Study on bioequivalence of allopurinol tablets

目的：评价两种国产别嘌醇片的生物等效性。方法：采用双周期两制剂交叉试验设计法，通过20名健康男性自愿受试者分别单剂量口服300mg片剂A和片剂B，用RP-HPLC测定血清中别嘌醇浓度，计算并比较两药的药动学参数，判定两制剂是否生物等效。结果：测试药和对照药的AUC0～8分别为(8.02±2.08) g·h/ml 和(8.12±2.07)g·h/ml ，Cmax分别为(2.77±0.83) g/ml和(2.73±0.84) g/ml；Tmax 分别为(1.22±0.40)h和(1.27±0.33)h；t1/2分别为(1.79±0.77)h和(1.83±0.99)h相对生物利用度为 98.77%±13.09%。结论：两种别嘌醇片具有生物等效性。

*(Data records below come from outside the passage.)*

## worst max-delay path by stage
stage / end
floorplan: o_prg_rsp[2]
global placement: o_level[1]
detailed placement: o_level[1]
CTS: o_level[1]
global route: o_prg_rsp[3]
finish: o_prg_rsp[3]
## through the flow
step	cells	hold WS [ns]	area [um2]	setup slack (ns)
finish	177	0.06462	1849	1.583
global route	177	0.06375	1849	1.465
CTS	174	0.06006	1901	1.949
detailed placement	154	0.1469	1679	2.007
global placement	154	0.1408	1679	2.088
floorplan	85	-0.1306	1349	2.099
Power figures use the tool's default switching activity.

Objective: To evaluate the bioequivalence of two preparations of allopurinol tablets. Methods: Serum concentrations of allopurinol were measured by RP-HPLC. 300mg single oral allopurinol tablets were given to 20 healthy human subjects in an open randomized crossover way to study the pharmacokinetics and bioequivalence. Results: The AUC0～8,cmax, tmax and t1/2 of brands A and B were (8.02±2.08) g·h/ml and (8.12±2.07)g·h/ml, (2.77±0.83) g/ml and (2.73±0.84) g/ml, (1.22±0.40)h and (1.27±0.33)h, (1.79±0.77)h and (1.83±0.99)h, respectively. The mean relative bioavailability of brand A vs brand B was 98.77%±13.09%. Conclusion: The two formulations were bioequivalent.